Modelling carbon core metabolism in Bacillus subtilis - Exploring the contribution of protein complexes in core carbon and nitrogen metabolism

Fires can be extinguished in two ways. One uses pumps with pipes that fill up a ditch (the 'pool') that leads to where the fire is, and then another pump taking out the water squirting it onto the fire. The other one is a line of people where the first fills each bucket in a nearby river and then hands the full bucket to the person next in line, who hands it to the next-next, etcetera, i.e. the 'bucket-brigade' mechanism. The chemistry of how living organisms extract energy and carbon out of their food is organized in terms of pathways. This organization could use either the pool mechanism or the bucket brigade mechanism. In most of the text books on this topic it is assumed that it is the pool mechanism that operates, but this is mainly because this is simpler to understand and more readily examined experimentally. Accordingly, mathematical models of the chemistry of living cells tend to assume that pool mechanisms are operative. The biological 'machines' that carry out the individual steps/chemical reactions in the pathways are called enzymes. In recent work in an important bacterium, it has been discovered that some of these enzymes embrace each other, i.e. form complexes. This proposal aims at defining and understanding the impact of metabolic and regulatory multienzyme complexes on the central carbon and nitrogen metabolism. It will do this in Bacillus subtilis, a highly tractable model organism for systems biology approaches. It will examine whether any observed impact is through the facilitation of the bucket-brigade mechanism (also called metabolic channelling). It will do this through a close integration of modelling and experimentation. The outcome of this project could greatly change our understanding of the chemistry of Life. It could also lead to new ways of interfering with that chemistry, for instance by breaking up or promoting the enzyme-enzyme love affairs. Implications could be in the domains of the production of food and chemicals by microorganisms (beer, bread, wine, gasohol) and health management, but would require follow-up projects.

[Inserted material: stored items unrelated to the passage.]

$ cat src/qdec_pkg.sv
// Shared constants, register indexes and the quadrature step table for the
// quadrature decoder with acceleration. No dependencies.
package qdec_pkg;

  // Default widths of the timestamp arithmetic and of the position counter.
  localparam int unsigned TimeBitsDefault     = 32;
  localparam int unsigned PositionBitsDefault = 32;

  // Field widths.
  localparam int unsigned NowWidth    = 32;
  localparam int unsigned DeltaWidth  = 11;
  localparam int unsigned PosOutWidth = 32;
  localparam int unsigned PpsWidth    = 4;
  localparam int unsigned MsWidth     = 16;
  localparam int unsigned MultWidth   = 10;
  localparam int unsigned CntWidth    = 5;

  // Stream data widths, padded to whole bytes.
  localparam int unsigned InDataWidth  = 40;
  localparam int unsigned OutDataWidth = 48;

  // Configuration port.
  localparam int unsigned CfgIdxWidth  = 3;
  localparam int unsigned CfgDataWidth = 16;

  typedef logic [CfgIdxWidth-1:0] cfg_idx_t;

  localparam cfg_idx_t RegPulsesPerStep = 3'd0;
  localparam cfg_idx_t RegWindowMs      = 3'd1;
  localparam cfg_idx_t RegFastMs        = 3'd2;
  localparam cfg_idx_t RegMidMs         = 3'd3;
  localparam cfg_idx_t RegSlowMs        = 3'd4;
  localparam cfg_idx_t RegMultFast      = 3'd5;
  localparam cfg_idx_t RegMultMid       = 3'd6;
  localparam cfg_idx_t RegMultSlow      = 3'd7;

  // Register reset values.
  localparam logic [PpsWidth-1:0]  PulsesPerStepReset = 4'd4;
  localparam logic [MsWidth-1:0]   WindowMsReset      = 16'd500;
  localparam logic [MsWidth-1:0]   FastMsReset        = 16'd20;
  localparam logic [MsWidth-1:0]   MidMsReset         = 16'd50;
  localparam logic [MsWidth-1:0]   SlowMsReset        = 16'd100;
  localparam logic [MultWidth-1:0] MultFastReset      = 10'd100;
  localparam logic [MultWidth-1:0] MultMidReset       = 10'd10;
  localparam logic [MultWidth-1:0] MultSlowReset      = 10'd5;

  // Quadrature step for the index {previous A, previous B, A, B}:
  // +1 for a clockwise transition, -1 for counter-clockwise, 0 otherwise.
  function automatic logic signed [1:0] quad_step(input logic [3:0] idx);
    logic signed [1:0] step;
    case (idx)
      4'd1, 4'd7, 4'd8, 4'd14:  step = -2'sd1;
      4'd2, 4'd4, 4'd11, 4'd13: step = 2'sd1;
      default:                  step = 2'sd0;
    endcase
    return step;
  endfunction

endpackage

$ cat src/quadrature_decoder_with_acceleration_core.sv
// Quadrature decoder with click-rate acceleration: input register, one pass of
// decode logic, result register. Depends on qdec_pkg.
//
// The block accepts one A/B sample with its millisecond timestamp per clock
// while it does not stall and needs no clearing pass after reset. Each sample
// is held in an input register; once the result register can take a result,
// the quadrature table, the 5-bit step accumulator, the interval compare and
// the position adder run in one combinational pass and a click, if any, is
// written to the result register. The decoder state (previous AB pair,
// accumulator, last click time, position) closes its loop inside that pass,
// which sets the rate at one sample per cycle. The result register lets a new
// sample be taken while a click waits to be transferred; the input side
// stalls only when the result register is full and the output side holds
// off. Configuration registers reset to 4, 500, 20, 50, 100, 100, 10 and 5;
// the user must write them only while the block is idle; it is not enforced.
module quadrature_decoder_with_acceleration_core #(
  parameter int unsigned TIME_BITS     = qdec_pkg::TimeBitsDefault,
  parameter int unsigned POSITION_BITS = qdec_pkg::PositionBitsDefault
) (
  input  logic                              clk_i,
  input  logic                              rst_ni,
  // Configuration write port.
  input  logic                              cfg_we_i,
  input  logic [qdec_pkg::CfgIdxWidth-1:0]  cfg_idx_i,
  input  logic [qdec_pkg::CfgDataWidth-1:0] cfg_data_i,
  // Sample stream.
  input  logic                              s_axis_tvalid,
  output logic                              s_axis_tready,
  // From bit 0: pin_a, pin_b, now_ms[31:0], zero padding.
  input  logic [qdec_pkg::InDataWidth-1:0]  s_axis_tdata,
  // Click stream.
  output logic                              m_axis_tvalid,
  input  logic                              m_axis_tready,
  // From bit 0: direction, delta[10:0], position[31:0], zero padding.
  output logic [qdec_pkg::OutDataWidth-1:0] m_axis_tdata
);
  import qdec_pkg::*;

  // Configuration registers.
  logic [PpsWidth-1:0]  pps_q;
  logic [MsWidth-1:0]   window_q, fast_q, mid_q, slow_q;
  logic [MultWidth-1:0] mult_fast_q, mult_mid_q, mult_slow_q;

  always_ff @(posedge clk_i or negedge rst_ni) begin
    if (!rst_ni) begin
      pps_q       <= PulsesPerStepReset;
      window_q    <= WindowMsReset;
      fast_q      <= FastMsReset;
      mid_q       <= MidMsReset;
      slow_q      <= SlowMsReset;
      mult_fast_q <= MultFastReset;
      mult_mid_q  <= MultMidReset;
      mult_slow_q <= MultSlowReset;
    end else if (cfg_we_i) begin
      case (cfg_idx_i)
        RegPulsesPerStep: pps_q       <= cfg_data_i[PpsWidth-1:0];
        RegWindowMs:      window_q    <= cfg_data_i;
        RegFastMs:        fast_q      <= cfg_data_i;
        RegMidMs:         mid_q       <= cfg_data_i;
        RegSlowMs:        slow_q      <= cfg_data_i;
        RegMultFast:      mult_fast_q <= cfg_data_i[MultWidth-1:0];
        RegMultMid:       mult_mid_q  <= cfg_data_i[MultWidth-1:0];
        RegMultSlow:      mult_slow_q <= cfg_data_i[MultWidth-1:0];
        default: ;
      endcase
    end
  end

  // Input register.
  logic                in_valid_q;
  logic                in_a_q, in_b_q;
  logic [NowWidth-1:0] in_now_q;
  logic                proc_fire;
  logic                in_xfer;

  assign s_axis_tready = !in_valid_q || proc_fire;
  assign in_xfer       = s_axis_tvalid && s_axis_tready;

  always_ff @(posedge clk_i or negedge rst_ni) begin
    if (!rst_ni) begin
      in_valid_q <= 1'b0;
    end else if (s_axis_tready) begin
      in_valid_q <= s_axis_tvalid;
    end
  end

  always_ff @(posedge clk_i) begin
    if (in_xfer) begin
      in_a_q   <= s_axis_tdata[0];
      in_b_q   <= s_axis_tdata[1];
      in_now_q <= s_axis_tdata[NowWidth+1:2];
    end
  end

  // Decoder state and result register.
  logic [1:0]                 prev_ab_q;
  logic signed [CntWidth-1:0] cnt_q, cnt_d;
  logic [TIME_BITS-1:0]       last_ms_q, last_ms_d;
  logic [POSITION_BITS-1:0]   pos_q, pos_d;
  logic                       out_valid_q;
  logic                       out_dir_q;
  logic [DeltaWidth-1:0]      out_delta_q;
  logic [PosOutWidth-1:0]     out_pos_q;

  // Decode pass.
  logic [1:0]                 ab;
  logic signed [1:0]          step;
  logic signed [CntWidth:0]   cnt_sum;
  logic signed [CntWidth:0]   thr;
  logic                       hit_pos, hit_neg, click;
  logic [TIME_BITS-1:0]       now_t, diff;
  logic [MultWidth-1:0]       mult;
  logic signed [DeltaWidth-1:0] delta;
  logic                       load_result;

  assign proc_fire   = in_valid_q && (!out_valid_q || m_axis_tready);
  assign load_result = proc_fire && click;

  always_comb begin
    ab      = {in_a_q, in_b_q};
    step    = quad_step({prev_ab_q, ab});
    cnt_sum = {cnt_q[CntWidth-1], cnt_q} + (CntWidth+1)'(step);
    thr     = $signed({2'b00, pps_q});
    hit_pos = cnt_sum >= thr;
    hit_neg = cnt_sum <= -thr;
    click   = (step != 2'sd0) && (hit_pos || hit_neg);

    now_t = TIME_BITS'(in_now_q);
    diff  = now_t - last_ms_q;

    // Speed multiplier from the interval since the previous click.
    mult = MultWidth'(1);
    if ((diff != '0) && (diff < TIME_BITS'(window_q))) begin
      if (diff <= TIME_BITS'(fast_q)) begin
        mult = mult_fast_q;
      end else if (diff <= TIME_BITS'(mid_q)) begin
        mult = mult_mid_q;
      end else if (diff <= TIME_BITS'(slow_q)) begin
        mult = mult_slow_q;
      end
    end

    delta = hit_pos ? $signed({1'b0, mult}) : -$signed({1'b0, mult});
    pos_d = pos_q + POSITION_BITS'(delta);

    // Accumulator holds on no transition, clears on a click.
    cnt_d     = cnt_q;
    last_ms_d = last_ms_q;
    if (step != 2'sd0) begin
      cnt_d = cnt_sum[CntWidth-1:0];
    end
    if (click) begin
      cnt_d     = '0;
      last_ms_d = now_t;
    end
  end

  always_ff @(posedge clk_i or negedge rst_ni) begin
    if (!rst_ni) begin
      prev_ab_q <= 2'b00;
      cnt_q     <= '0;
      last_ms_q <= '0;
      pos_q     <= '0;
    end else if (proc_fire) begin
      prev_ab_q <= ab;
      cnt_q     <= cnt_d;
      if (click) begin
        last_ms_q <= last_ms_d;
        pos_q     <= pos_d;
      end
    end
  end

  always_ff @(posedge clk_i or negedge rst_ni) begin
    if (!rst_ni) begin
      out_valid_q <= 1'b0;
    end else if (load_result) begin
      out_valid_q <= 1'b1;
    end else if (m_axis_tready) begin
      out_valid_q <= 1'b0;
    end
  end

  always_ff @(posedge clk_i) begin
    if (load_result) begin
      out_dir_q   <= !hit_pos;
      out_delta_q <= delta;
      out_pos_q   <= PosOutWidth'(pos_d);
    end
  end

  assign m_axis_tvalid = out_valid_q;
  assign m_axis_tdata  = {4'b0000, out_pos_q, out_delta_q, out_dir_q};

  // The accumulator stays within plus or minus fifteen.
  assert property (@(posedge clk_i) disable iff (!rst_ni)
    cnt_q != -(CntWidth)'(16))
    else $error("step accumulator out of range");

  // A click always clears the accumulator.
  assert property (@(posedge clk_i) disable iff (!rst_ni)
    load_result |=> (cnt_q == '0))
    else $error("accumulator not cleared after click");

  // Position and click time move only with a click.
  assert property (@(posedge clk_i) disable iff (!rst_ni)
    !load_result |=> ($stable(pos_q) && $stable(last_ms_q)))
    else $error("position changed without a click");

  // A loaded result carries the updated position.
  assert property (@(posedge clk_i) disable iff (!rst_ni)
    load_result |=> (out_pos_q == PosOutWidth'(pos_q)))
    else $error("result position differs from state");

endmodule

Based on the finding in the first funding period of SYSMO that glycolytic enzymes of B. subtilis form complexes, we wish to define the role of enzyme complexes in the physiology of B. subtilis at the Systems level. To this end, we will first quantify the concentrations of relevant cellular components (proteins, mRNAs, metabolites). Asking whether enzyme concentrations are identical or otherwise stoichiometric to each other and asking for metabolic over- and undershoots around enzymes, we will identify candidates for enzyme-enzyme complexes. In parallel, we will identify protein complexes involved in glycolysis, in tricarboxylic acid cycle, in gluconeogenesis and in anabolic and stress-induced proline synthesis, by implementing our established complex isolation methodology. After an initial validation of these potential complexes by bacterial two-hybrid screening, we will compare these to the above mentioned candidates and come to a combined list of more likely candidates. Meanwhile integral kinetic models of the pathways will be built (topological, then blueprint kinetic), and populated with the measured enzyme concentrations and literature kinetic data. The metabolic fluxes will be determined during balanced growth. By comparing model prediction with experimental results for fluxes and metabolite concentrations, first functional indications for metabolite channelling or alteration of enzyme kinetics upon complexation, will be identified. The promising candidate complexes will then be studied in more detail: We will provide evidence for the in vivo interaction of the partners in the complexes in single cells of B. subtilis using fusions to fluorescent proteins and time lapse and confocal microscopy. Moreover, we will determine kinetic parameters of the interactions to obtain data needed for refined modelling and to select the most relevant candidate complexes for detailed analysis. For these key complexes, we will study the dynamic behaviour.

From the research planned by our consortium we expect to obtain for the first time ever a clear picture of the functional role of protein complexes in bacterial physiology. The outcomes will represent a major advance in our understanding of the metabolism of B. subtilis, an organism of high biotechnological relevance. Moreover, we will contribute to the general understanding of metabolic compartments in bacteria, leading to new strategies for metabolic modeling that take the existence and importance of such complexes into account. Finally, with our research program, which involves extensive collaboration between several European laboratories, our consortium will strengthen the European research community and the collaborations within this community. Last, but not least, there will certainly be important results to be published that will increase the visibility of European science in general, and European microbial Systems Biology in particular.